One month later, Marquez called his supervisor and told him he was not coming back. He kept on with the missionary work, then attended the World Youth Day in Denver in 1993.
There, Marquez heard Pope John Paul II exhort 500,000 youth not to be afraid to announce the Gospel.
“That kind of gave me the push to say ‘OK, I will go,’ ” Marquez said. “So I entered seminary that year.”
He attended seminary in Newark, N.J., and was ordained a priest for the Diocese of New Jersey in 1999. He served in parishes in the diocese until 2012, when the bishop called him in.
“He said I have good news for you, I am sending you to Montana,” Marquez said.
Bishop Michael Warfel, who heads the Diocese of Great Falls-Billings, assigned him to St. Leo, where he began work on Aug. 1, 2012. Then, earlier this year, Warfel asked him what he thought about moving to Mary Queen of Peace, in Billings.
“I told the bishop, ‘You’re the bishop, you tell me,’ ” he said, laughing. “So I said, ‘I’ll go wherever you want me to go.’ ”
Marquez started at the South Side church on July 1.

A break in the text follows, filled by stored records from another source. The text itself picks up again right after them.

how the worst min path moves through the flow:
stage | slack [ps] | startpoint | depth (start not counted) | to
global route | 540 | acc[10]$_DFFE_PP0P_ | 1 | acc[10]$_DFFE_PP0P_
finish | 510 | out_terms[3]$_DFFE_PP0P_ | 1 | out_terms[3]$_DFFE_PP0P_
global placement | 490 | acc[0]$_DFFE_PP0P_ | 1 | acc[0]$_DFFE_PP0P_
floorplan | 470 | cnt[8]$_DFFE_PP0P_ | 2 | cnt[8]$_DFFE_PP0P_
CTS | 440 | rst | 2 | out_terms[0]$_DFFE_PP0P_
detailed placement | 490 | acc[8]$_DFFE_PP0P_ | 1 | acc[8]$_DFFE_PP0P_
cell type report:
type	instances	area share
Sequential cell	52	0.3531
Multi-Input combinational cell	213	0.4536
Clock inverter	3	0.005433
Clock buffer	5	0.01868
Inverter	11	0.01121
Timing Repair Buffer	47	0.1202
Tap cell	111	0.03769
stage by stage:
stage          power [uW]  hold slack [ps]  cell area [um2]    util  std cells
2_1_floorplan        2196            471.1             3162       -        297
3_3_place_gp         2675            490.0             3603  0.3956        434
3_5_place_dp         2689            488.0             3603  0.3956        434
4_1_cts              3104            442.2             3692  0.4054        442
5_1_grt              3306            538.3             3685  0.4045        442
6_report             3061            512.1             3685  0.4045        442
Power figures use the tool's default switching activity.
File: src/rtl/digit_encoder.sv
// Digit-to-UART frame encoder.
// Latches four BCD-style digits on a send request, bit-reverses the 16-bit
// word and hands it to a byte-wide UART transmitter as two bytes, high first.
// Each byte waits for the transmitter's busy flag to rise and then fall.
// A transmitter that never acknowledges a byte aborts the frame and raises a
// sticky error.

module digit_encoder #(
  parameter int unsigned TIMEOUT = 1023
) (
  input  logic       clk,
  input  logic       reset,
  input  logic [3:0] digit0,
  input  logic [3:0] digit1,
  input  logic [3:0] digit2,
  input  logic [3:0] digit3,
  input  logic       send,
  input  logic       Tx_BUSY,
  output logic [7:0] Tx_DATA,
  output logic       Tx_WR,
  output logic       busy,
  output logic       done,
  output logic       error
);

  typedef enum logic [2:0] {
    StIdle,
    StWrHi,
    StWaitHiUp,
    StWaitHiDn,
    StWrLo,
    StWaitLoUp,
    StWaitLoDn,
    StFin
  } state_e;

  // Reset value of the digit latch: four blank digits.
  localparam logic [15:0] BlankWord  = 16'hBBBB;
  localparam logic [15:0] TimeoutVal = 16'(TIMEOUT);

  state_e      state_q, state_d;
  logic [15:0] word_q, word_d;
  logic [15:0] word_rev;
  logic [15:0] cnt_q, cnt_d;
  logic [15:0] cnt_inc;
  logic        timeout_hit;
  logic [7:0]  tx_data_q, tx_data_d;
  logic        tx_wr_q, tx_wr_d;
  logic        error_q, error_d;

  // Bit-reverse the latched word so the receiver rebuilds the digits.
  always_comb begin
    word_rev = '0;
    for (int i = 0; i < 16; i++) begin
      word_rev[i] = word_q[15-i];
    end
  end

  // Saturating increment of the acknowledge-wait counter.
  always_comb begin
    cnt_inc     = (cnt_q == 16'hFFFF) ? cnt_q : cnt_q + 16'd1;
    timeout_hit = (cnt_inc >= TimeoutVal);
  end

  // State register.
  always_ff @(posedge clk) begin
    if (reset) begin
      state_q <= StIdle;
    end else begin
      state_q <= state_d;
    end
  end

  // Next-state logic.
  always_comb begin
    state_d = state_q;
    unique case (state_q)
      StIdle: begin
        if (send) state_d = StWrHi;
      end
      StWrHi: begin
        if (!Tx_BUSY) state_d = StWaitHiUp;
      end
      StWaitHiUp: begin
        if (Tx_BUSY)          state_d = StWaitHiDn;
        else if (timeout_hit) state_d = StIdle;
      end
      StWaitHiDn: begin
        if (!Tx_BUSY) state_d = StWrLo;
      end
      StWrLo: begin
        if (!Tx_BUSY) state_d = StWaitLoUp;
      end
      StWaitLoUp: begin
        if (Tx_BUSY)          state_d = StWaitLoDn;
        else if (timeout_hit) state_d = StIdle;
      end
      StWaitLoDn: begin
        if (!Tx_BUSY) state_d = StFin;
      end
      StFin: begin
        // A send seen here is deliberately dropped; only IDLE accepts.
        state_d = StIdle;
      end
      default: state_d = StIdle;
    endcase
  end

  // Datapath next values: digit latch, strobe/byte, counter, sticky error.
  always_comb begin
    word_d    = word_q;
    tx_data_d = tx_data_q;
    tx_wr_d   = 1'b0;
    cnt_d     = cnt_q;
    error_d   = error_q;
    unique case (state_q)
      StIdle: begin
        if (send) begin
          word_d  = {digit3, digit2, digit1, digit0};
          error_d = 1'b0;
          cnt_d   = '0;
        end
      end
      StWrHi: begin
        if (!Tx_BUSY) begin
          tx_wr_d   = 1'b1;
          tx_data_d = word_rev[15:8];
          cnt_d     = '0;
        end
      end
      StWrLo: begin
        if (!Tx_BUSY) begin
          tx_wr_d   = 1'b1;
          tx_data_d = word_rev[7:0];
          cnt_d     = '0;
        end
      end
      StWaitHiUp, StWaitLoUp: begin
        if (!Tx_BUSY) begin
          cnt_d = cnt_inc;
          if (timeout_hit) error_d = 1'b1;
        end
      end
      default: ;
    endcase
  end

  // Datapath registers; strobe and byte are registered so they leave together.
  always_ff @(posedge clk) begin
    if (reset) begin
      word_q    <= BlankWord;
      tx_data_q <= 8'h00;
      tx_wr_q   <= 1'b0;
      cnt_q     <= '0;
      error_q   <= 1'b0;
    end else begin
      word_q    <= word_d;
      tx_data_q <= tx_data_d;
      tx_wr_q   <= tx_wr_d;
      cnt_q     <= cnt_d;
      error_q   <= error_d;
    end
  end

  // Outputs: busy/done decode directly from state so they switch together.
  always_comb begin
    Tx_DATA = tx_data_q;
    Tx_WR   = tx_wr_q;
    error   = error_q;
    done    = (state_q == StFin);
    busy    = (state_q != StIdle) && (state_q != StFin);
  end

  // A strobe is always followed by a wait state, never by another strobe.
  always_ff @(posedge clk) begin
    if (!reset) begin
      assert (!(tx_wr_q && tx_wr_d));
    end
  end

endmodule

File: config.mk
export PLATFORM = sky130hd
export DESIGN_NAME = digit_encoder
export DESIGN_NICKNAME = d
export VERILOG_FILES = /design/src/rtl/digit_encoder.sv
export SDC_FILE = /design/constraint.sdc
export NUM_CORES = 1
export LEC_CHECK = 0
export CAP_MARGIN = 25
export CORE_UTILIZATION = 40
export CTS_BUF_LIST = sky130_fd_sc_hd__clkbuf_4
export DETAILED_ROUTE_END_ITERATION = 7
export SLEW_MARGIN = 5
export SYNTH_ARGS = -nofsm -noshare
export SYNTH_HDL_FRONTEND = slang
export SYNTH_SLANG_ARGS = --single-unit
export TNS_END_PERCENT = 10
File: constraint.sdc
create_clock -name clk -period 4.8 [get_ports clk]
set_clock_uncertainty 0.2 [all_clocks]
set_input_delay 0.96 -clock clk [delete_from_list [all_inputs] [get_ports clk]]
set_output_delay 0.96 -clock clk [all_outputs]
set_load 0.01 [all_outputs]
== Yosys cells after proc, flatten, opt, wreduce, memory -nomap -nowiden ==
Cells that the tools add are included.
W data, S select, Z words.

* Add/sub/neg operators: 1
* $lt $le $gt $ge: 1
* Equality and inequality tests: 17
* Mux-type cells: 22
* Bitwise gates (word level): 1
* Reduce and logical (&&, ||, !) cells: 14

{| class="wikitable"
|+ Operators with widths
! cell !! count
|-
| $mux W16 || 4
|-
| $pmux W16 S3 || 1
|-
| $mux W3 || 8
|-
| $pmux W3 S8 || 1
|-
| $add A16 B1 Y16 const B || 1
|-
| $eq A16 B16 Y1 const B || 1
|-
| $ge A16 B10 Y1 const B || 1
|-
| $mux W8 || 2
|-
| $ne A2 B2 Y1 const B || 8
|-
| $pmux W8 S2 || 1
|-
| $eq A3 B3 Y1 const B || 4
|-
| $reduce_and A4 Y1 || 2
|-
| $eq A3 B2 Y1 const B || 2
|-
| $reduce_bool A3 Y1 || 2
|-
| $reduce_or A2 Y1 || 3
|-
| $reduce_and A5 Y1 || 1
|-
| $mux W1 || 4
|-
| $reduce_bool A2 Y1 || 2
|-
| $eq A3 B1 Y1 const B || 1
|-
| $logic_not A3 Y1 || 1
|-
| $ne A3 B3 Y1 const B || 1
|-
| $reduce_and A3 Y1 || 1
|-
| $pmux W1 S2 || 1
|-
| $reduce_and A2 Y1 || 1
|-
| other kinds (2) || 2
|}

* Flip-flop bits (word level): 45
* Bits of input ports: 20
* Output and inout bits: 12
* Logic and storage cells: 62

== Longest topological paths before layout ==
Gate-level depths: netlist of the first run.

* Word-level depth: 6
* Gate-level depth with buffers: 9
* Depth with buffers taken out: 7

== Worst setup path before layout of the first run ==
No wires, ideal clock.

* Kind: input-to-reg
* Start: input Tx_BUSY
* End: register cnt_q[9]
* Setup time: 0.091 ns
* Data arrival time: 2.384 ns
* Data required time: 4.509 ns
* Slack: 2.125 ns
* Cell stages on the path: 7
* Path buffers: 2
* Cell sequence: clkbuf_1 or3_1 and2_1 clkbuf_1 nor3_1 a31oi_1 a311oi_1

* Cells in the longest elaborated chain, start to end: 2
* Elaborated cells on any way between the ends: 3
* Classes of those cells: 2 x eq/ne; 1 x reduce/logical

{| class="wikitable"
|+ Ends and longest elaborated chain
! element !! RTL line !! RTL
|-
| start: declaration || 18 || <nowiki>input logic Tx_BUSY,</nowiki>
|-
| $ne A2 B2 Y1 (no line) || n/a ||
|-
| $reduce_and A4 Y1 (no line) * || n/a ||
|-
| end signal: assignment || 160 || <nowiki>cnt_q <= cnt_d;</nowiki>
|-
| end: declaration || 44 || <nowiki>logic [15:0] cnt_q, cnt_d;</nowiki>
|}

Mark *: on every way between the ends. The rest lies on a longest branch, timed or not.
A chain may end at the register's enable or synchronous reset.

== Worst setup path after layout of the first run ==
* Start: register state_q[0]
* End: output done

* Cells in the longest elaborated chain, start to end: 1

{| class="wikitable"
|+ Ends and longest elaborated chain
! element !! RTL line !! RTL
|-
| start: declaration || 41 || <nowiki>state_e state_q, state_d;</nowiki>
|-
| start signal: assignment || 68 || <nowiki>state_q <= StIdle;</nowiki>
|-
| start signal: assignment || 70 || <nowiki>state_q <= state_d;</nowiki>
|-
| $eq A3 B3 Y1 || 170 || <nowiki>done = (state_q == StFin);</nowiki>
|-
| end: declaration || 22 || <nowiki>output logic done,</nowiki>
|}

Every way passes these cells.

==> results of run 1 <==
-- cell usage after synthesis (all sizes together) (6+ instances only) --
library cell	count	area (µm²)
dfxtp	45	901
a21oi	35	179
nor2	32	120
o21ai	25	125
nand2	23	86.3
clkbuf	19	71.3
nor2b	15	93.8
nor3	15	75.1
a211o	12	105
mux2i	8	80.1
buf	6	30.0
nand4	6	58.8
-- power by group --
part | total [mW] | internal (mW) | switching, mW
Clock | 0.182 | 0.0555 | 0.127
Sequential | 0.522 | 0.446 | 0.0758
Combinational | 0.464 | 0.210 | 0.254
-- registers in the layout, summed over array words and instances, names as in the netlist --
| name | flops |
|---|---|
| Tx_DATA | 8 |
| state_q | 3 |
| word_q | 16 |
| Tx_WR | 1 |
| cnt_q | 16 |
| error | 1 |
-- per-layer routing --
metal	global-route usage (%)	vias up	share of wire [%]
li1	-	1143	-
met2	29.0	35	43
met5	0	-	0
met1	26.3	1055	53
met4	4.64	0	0.90
met3	3.64	5	3.5
-- worst register-to-register path, cell delays in order, from the launching register on --
cell     delay, ns
dfxtp_1       0.54
nand4_1       0.24
nor4_1        0.76
mux2i_1       0.26
nand4_1       0.25
or4_1         0.47
o21ai_1       0.12
-- path summary, 6_finish.rpt --
| kind | startpoint | to | slack [ns] | depth (start not counted) |
|---|---|---|---|---|
| hold / removal | Tx_DATA[0] | Tx_DATA[0] | 0.31 | 2 |
| setup reg to reg | cnt_q[2] | state_q[0] | 1.93 | 6 |
| setup / recovery | state_q[0] | done | 1.67 | 2 |
| hold reg to reg | Tx_DATA[0] | Tx_DATA[0] | 0.31 | 2 |
-- per-stage QoR --
| step | instances | total power, mW |
|---|---|---|
| floorplan | 308 | 0.850 |
| global placement | 391 | 0.989 |
| detailed placement | 391 | 0.990 |
| CTS | 399 | 1.18 |
| global route | 399 | 1.26 |
| finish | 399 | 1.17 |
-- cell families after synthesis --
group	count (synthesis)
flip-flops	45
adder cells (fa/ha/maj)	1
buffers and inverters	29
XOR/XNOR	5
AND/OR/NAND/NOR	127
multiplexers	8
AO/OA/AOI/OAI	93
-- layout make-up --
type                            instances  area share (%)
Sequential cell                        45            31.8
Clock buffer                            5            1.33
Inverter                                4           0.531
Timing Repair Buffer                   33            11.5
Clock inverter                          3           0.619
Tap cell                               75            3.32
Multi-Input combinational cell        234            50.9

Warfel, in a telephone interview, said the priest’s ability to speak Spanish is a benefit. But that wasn’t his main reason for sending Marquez to the people of the Billings parish.
“They’re going through a lot of transition, so they needed the stability,” Warfel said. “That was very much at the heart of my offer.”
Rev. Paul Reichling retired more than two years ago, and then the Rev. Bart Stevens was transferred to St. Anthony’s Catholic Church in Laurel two years ago.
In his first weeks at Mary Queen of Peace, Marquez has celebrated Mass and also begun to acquaint himself with the hospitals and nursing homes where he goes to visit parishioners. He also plans to be credentialed to visit the Montana Women’s Prison and the county jail.
He’s looking forward to the future, to lead the effort to build a new church building on property that sits between 10th and 11th avenues and between south 27th and 28th streets.
But most of all, Marquez wants to meet the people of the parish, and meet their needs. He also wants to encourage others who have walked away from the church to reconsider their decision.
With his own history, he knows how a warm, friendly invitation can turn things around.
“My assignment here is to serve and to bring this encounter, for people to have an encounter with God, an encounter with Jesus,” Marquez said. “In the end we may have our life, like I had, with things, studies, career, but if this is not making you happy, what is the meaning of life?”
It’s to know God and his love, Marquez says.